Ms. Kay has assembled a file of evidence " of varying quality " on some dangers that cannabis may legitimately pose. Having presented it, she thus "respectfully ask the Post to reconsider its editorial stance on the legalization of pot." Our stance was, and is, that as terrible as you can possibly make marijuana sound by the use of anecdote and by cherry-picking the scientific literature, you cannot make a credible argument that its public health and other social effects are as bad as those of alcohol and tobacco.

So why treat them differently? And if we're not going to treat them differently, are we going to prohibit them all? As libertarian-minded editors, we hope not.

We tried prohibiting alcohol: This policy had the effect of enriching organized crime, encouraging the sale of harder beverages that could be smuggled more easily, increasing addiction and creating a constant danger from adulteration. If the underground marijuana market of today suffers from some of these ills, isn't it remotely possible that legalization would actually be beneficial?

"In March 2007, The Lancet, Britain's leading medical journal, declared cannabis to be more dangerous and addictive than LSD and Ecstasy," Ms. Kay writes. She is, of course, quite correct, and her point will seem overwhelming to readers who don't stop to consider that LSD and ecstasy (MDMA) are ridiculous examples of toxic or addictive drugs. MDMA is difficult to overdose on, and LSD nearly impossible; both were rated relatively safe by doctors in David Nutt's aforementioned 2007 study. Ecstasy, in fact, was considered the safest of all drugs of abuse. In other words, Mrs. Kay is exploiting societal misconceptions about other drugs to impeach marijuana.

And where did pot actually end up on the Lancet scale? In the middle, well behind "you guessed it" tobacco and alcohol.

Challenging our "intellectual sobriety," our columnist puts forth two other main arguments: that the marijuana of today is stronger than that of the past, and that the drug has now been "linked" to mental illness by scholars. Both are true, though both are vastly overstated in her column. Samples of government-seized marijuana collected by the Potency Monitoring Project at the University of Mississippi contain about twice as much THC nowadays, on average, as they did when the project began keeping records in 1983. Since this means a user has to inhale less tar to get a buzz, this could be, on net, good health news. Either way, it is certainly not fair to denounce legalization while fretting over the effects of criminalization, which forces contraband shippers to favour a lower-volume product.
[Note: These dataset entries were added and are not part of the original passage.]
$ cat src/flat_wrapper.sv
// flat-port wrapper written by rule: the top's interface ports become plain ports
module velocity_broadcast_ctrl_flat 
#(
  parameter int DATA_WIDTH      = 32,
  parameter int CELL_ID_WIDTH   = 4,
  parameter int CELL_DIM        = 4,
  parameter int FIFO_DEPTH      = 8,
  parameter int FIFO_ADDR_WIDTH = 3,
  parameter int SETTLE_CYCLES   = 3
)
  (clk, rst, start, busy, done, drop_count, bus_in_valid, bus_in_data, bus_in_dst_cell, bus_in_end, bus_out_stall, bus_in_ready, bus_motion_update_enable, bus_out_data, bus_out_dst_cell, bus_out_data_valid);
  velocity_broadcast_ctrl_if #(.DATA_WIDTH(DATA_WIDTH), .CELL_ID_WIDTH(CELL_ID_WIDTH)) bus_i ();
  input  logic clk;
  input  logic rst;
  input  logic start;
  output logic busy;
  output logic done;
  output logic [15:0] drop_count;
  input wire logic [$bits(bus_i.in_valid)-1:0] bus_in_valid;
  input wire logic [$bits(bus_i.in_data)-1:0] bus_in_data;
  input wire logic [$bits(bus_i.in_dst_cell)-1:0] bus_in_dst_cell;
  input wire logic [$bits(bus_i.in_end)-1:0] bus_in_end;
  input wire logic [$bits(bus_i.out_stall)-1:0] bus_out_stall;
  output wire logic [$bits(bus_i.in_ready)-1:0] bus_in_ready;
  output wire logic [$bits(bus_i.motion_update_enable)-1:0] bus_motion_update_enable;
  output wire logic [$bits(bus_i.out_data)-1:0] bus_out_data;
  output wire logic [$bits(bus_i.out_dst_cell)-1:0] bus_out_dst_cell;
  output wire logic [$bits(bus_i.out_data_valid)-1:0] bus_out_data_valid;
  assign bus_i.in_valid = bus_in_valid;
  assign bus_i.in_data = bus_in_data;
  assign bus_i.in_dst_cell = bus_in_dst_cell;
  assign bus_i.in_end = bus_in_end;
  assign bus_i.out_stall = bus_out_stall;
  assign bus_in_ready = bus_i.in_ready;
  assign bus_motion_update_enable = bus_i.motion_update_enable;
  assign bus_out_data = bus_i.out_data;
  assign bus_out_dst_cell = bus_i.out_dst_cell;
  assign bus_out_data_valid = bus_i.out_data_valid;
  velocity_broadcast_ctrl #(.DATA_WIDTH(DATA_WIDTH), .CELL_ID_WIDTH(CELL_ID_WIDTH), .CELL_DIM(CELL_DIM), .FIFO_DEPTH(FIFO_DEPTH), .FIFO_ADDR_WIDTH(FIFO_ADDR_WIDTH), .SETTLE_CYCLES(SETTLE_CYCLES)) u_core (.clk(clk), .rst(rst), .start(start), .bus(bus_i), .busy(busy), .done(done), .drop_count(drop_count));
endmodule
Under alcohol Prohibition, people routinely drank 150-proof moonshine. Give them a choice, and it turns out they generally favour wine and beer for their other pleasant qualities. The same is almost certainly true of marijuana, as any coffeehouse pot vendor in the Netherlands can attest. (And, sorry, we don't assign any credibility to an addiction counsellor's anecdotal claim, cited by Ms. Kay, that today's users are throwing out marijuana leaves and smoking only pure cannabis bud: That would be exactly like discarding $5 bills just because you happen to have some twenties in your wallet.)
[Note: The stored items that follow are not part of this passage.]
<file path="config.mk">
export PLATFORM = sky130hd
export DESIGN_NAME = minc2_flat
export DESIGN_NICKNAME = d
export VERILOG_FILES = /design/src/rtl/minc2_pkg.sv /design/src/rtl/minc2_if.sv /design/src/rtl/minc2_alu.sv /design/src/rtl/minc2.sv /design/src/flat_wrapper.sv
export SDC_FILE = /design/constraint.sdc
export NUM_CORES = 2
export LEC_CHECK = 0
export ABC_AREA = 1
export BUFFER_PORTS_ARGS = -buffer_cell sky130_fd_sc_hd__buf_2
export CORE_ASPECT_RATIO = 0.75
export CORE_MARGIN = 2
export CORE_UTILIZATION = 30
export DETAILED_ROUTE_END_ITERATION = 16
export PLACE_DENSITY = 0.45
export SLEW_MARGIN = 20
export SYNTH_ARGS = -nofsm -noshare
export SYNTH_HDL_FRONTEND = slang
export SYNTH_SLANG_ARGS = --single-unit
</file>
<file path="constraint.sdc">
create_clock -name CLK -period 3.9 [get_ports CLK]
set_clock_uncertainty 0.15 [all_clocks]
set_input_delay 0 -clock CLK [delete_from_list [all_inputs] [get_ports CLK]]
set_output_delay 0 -clock CLK [all_outputs]
set_load 0.01 [all_outputs]
</file>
As for the "link" between marijuana and mental illness, it is still being debated, and the consensus is that marijuana may play a role in precipitating it amongst those who are predisposed to it. Few scientists consider the drug itself a cause of psychotic behaviour, but adolescents and those with a family history or early signs of schizophrenia are increasing their risk by consuming it. Heavy long-term abuse may play some role in depression, though it is difficult to factor out the other lifestyle variables that might make a hardcore pot smoker miserable.

None of these effects, obviously, have been strong enough to skew public health statistics very much in pot-friendly Canada; compared with the accepted impact of tobacco and alcohol, they are puerile trivialities. So may we expect Ms. Kay to don her bonnet, pick up her hatchet and take up the battle against the legal poisons that openly kill thousands of Canadians every year " as opposed to an illicit one that millions enjoy, and that rarely, if ever, takes a life?
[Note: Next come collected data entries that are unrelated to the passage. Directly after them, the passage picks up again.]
File: src/rtl/wb_arbiter.sv
// Writeback arbiter: merges ALU results and a 2-entry LSU result FIFO onto one register-file write port, with a pending-destination scoreboard.
// Latency: ALU result in N -> write in N+1; LSU accept in N -> earliest write in N+2 (+1 per cycle of ALU activity).
// Backpressure: lsu_ready and alu_stall come only from the registered FIFO count; the ALU always wins arbitration, even while stalled.
module wb_arbiter #(
    parameter int DW = 16,
    parameter int AW = 3
) (
    input  logic              clock,
    input  logic              reset,
    input  logic              alu_valid,
    input  logic [AW-1:0]     alu_waddr,
    input  logic [DW-1:0]     alu_data,
    output logic              alu_stall,
    input  logic              lsu_valid,
    output logic              lsu_ready,
    input  logic [AW-1:0]     lsu_waddr,
    input  logic [DW-1:0]     lsu_data,
    input  logic              issue_valid,
    input  logic [AW-1:0]     issue_waddr,
    output logic [2**AW-1:0]  busy,
    output logic              wen,
    output logic [AW-1:0]     waddr,
    output logic [DW-1:0]     win
);

    localparam int NR = 2**AW;

    // FIFO state: two {waddr, data} slots, 1-bit pointers, occupancy 0..2
    logic [AW-1:0] r_fifo_waddr [2];
    logic [DW-1:0] r_fifo_data  [2];
    logic          r_rd_ptr;
    logic          r_wr_ptr;
    logic [1:0]    r_count;

    logic [NR-1:0] r_busy;
    logic          r_wen;
    logic [AW-1:0] r_waddr;
    logic [DW-1:0] r_win;

    logic          w_push;
    logic          w_pop;
    logic          w_sel_vld;
    logic [AW-1:0] w_sel_waddr;
    logic [DW-1:0] w_sel_data;
    logic [AW-1:0] w_head_waddr;
    logic [DW-1:0] w_head_data;
    logic [1:0]    w_count_nxt;
    logic [NR-1:0] w_busy_nxt;

    // Flow-control flags depend on the registered count only, so the pop
    // decision can never feed back into lsu_ready within a cycle.
    assign lsu_ready    = (r_count != 2'd2);
    assign alu_stall    = (r_count == 2'd2);
    assign w_push       = lsu_valid && lsu_ready;
    assign w_head_waddr = r_fifo_waddr[r_rd_ptr];
    assign w_head_data  = r_fifo_data[r_rd_ptr];

    assign busy  = r_busy;
    assign wen   = r_wen;
    assign waddr = r_waddr;
    assign win   = r_win;

    // Arbitration: ALU first, else pop the FIFO head; no bypass from push to pop
    always_comb begin
        w_pop       = 1'b0;
        w_sel_vld   = 1'b0;
        w_sel_waddr = alu_waddr;
        w_sel_data  = alu_data;
        if (alu_valid) begin
            w_sel_vld = 1'b1;
        end else if (r_count != 2'd0) begin
            w_pop       = 1'b1;
            w_sel_vld   = 1'b1;
            w_sel_waddr = w_head_waddr;
            w_sel_data  = w_head_data;
        end
    end

    // Next occupancy: simultaneous push and pop leaves the count unchanged
    always_comb begin
        w_count_nxt = r_count;
        case ({w_push, w_pop})
            2'b10:   w_count_nxt = r_count + 2'd1;
            2'b01:   w_count_nxt = r_count - 2'd1;
            default: w_count_nxt = r_count;
        endcase
    end

    // Scoreboard update: clear on pop first so a same-cycle issue to that register wins
    always_comb begin
        w_busy_nxt = r_busy;
        if (w_pop) begin
            w_busy_nxt[w_head_waddr] = 1'b0;
        end
        if (issue_valid && (issue_waddr != '0)) begin
            w_busy_nxt[issue_waddr] = 1'b1;
        end
        w_busy_nxt[0] = 1'b0;
    end

    // FIFO control state and scoreboard, discarded wholesale on reset
    always_ff @(posedge clock) begin
        if (reset) begin
            r_rd_ptr <= 1'b0;
            r_wr_ptr <= 1'b0;
            r_count  <= 2'd0;
            r_busy   <= '0;
        end else begin
            if (w_push) begin
                r_wr_ptr <= ~r_wr_ptr;
            end
            if (w_pop) begin
                r_rd_ptr <= ~r_rd_ptr;
            end
            r_count <= w_count_nxt;
            r_busy  <= w_busy_nxt;
        end
    end

    // FIFO payload slots; contents are meaningless unless counted, so no reset
    always_ff @(posedge clock) begin
        if (w_push && !reset) begin
            r_fifo_waddr[r_wr_ptr] <= lsu_waddr;
            r_fifo_data[r_wr_ptr]  <= lsu_data;
        end
    end

    // Write-port register: r0 targets are consumed silently, idle cycles hold address/data
    always_ff @(posedge clock) begin
        if (reset) begin
            r_wen   <= 1'b0;
            r_waddr <= '0;
            r_win   <= '0;
        end else begin
            r_wen <= w_sel_vld && (w_sel_waddr != '0);
            if (w_sel_vld) begin
                r_waddr <= w_sel_waddr;
                r_win   <= w_sel_data;
            end
        end
    end

endmodule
Source and Copywrite: CS Redir
Webpage: https://network.nationalpost.com/np/blogs/f...
 
Heavy long-term abuse may play some role in depression
I wonder what the difference is between "heavy long-term abuse" and heavy long-term use? As many have stated, cannabis has been a great relief from chronic depression.

Excellent article. It is encouraging to see nay-sayers in the media being challenged on their propaganda by their peers.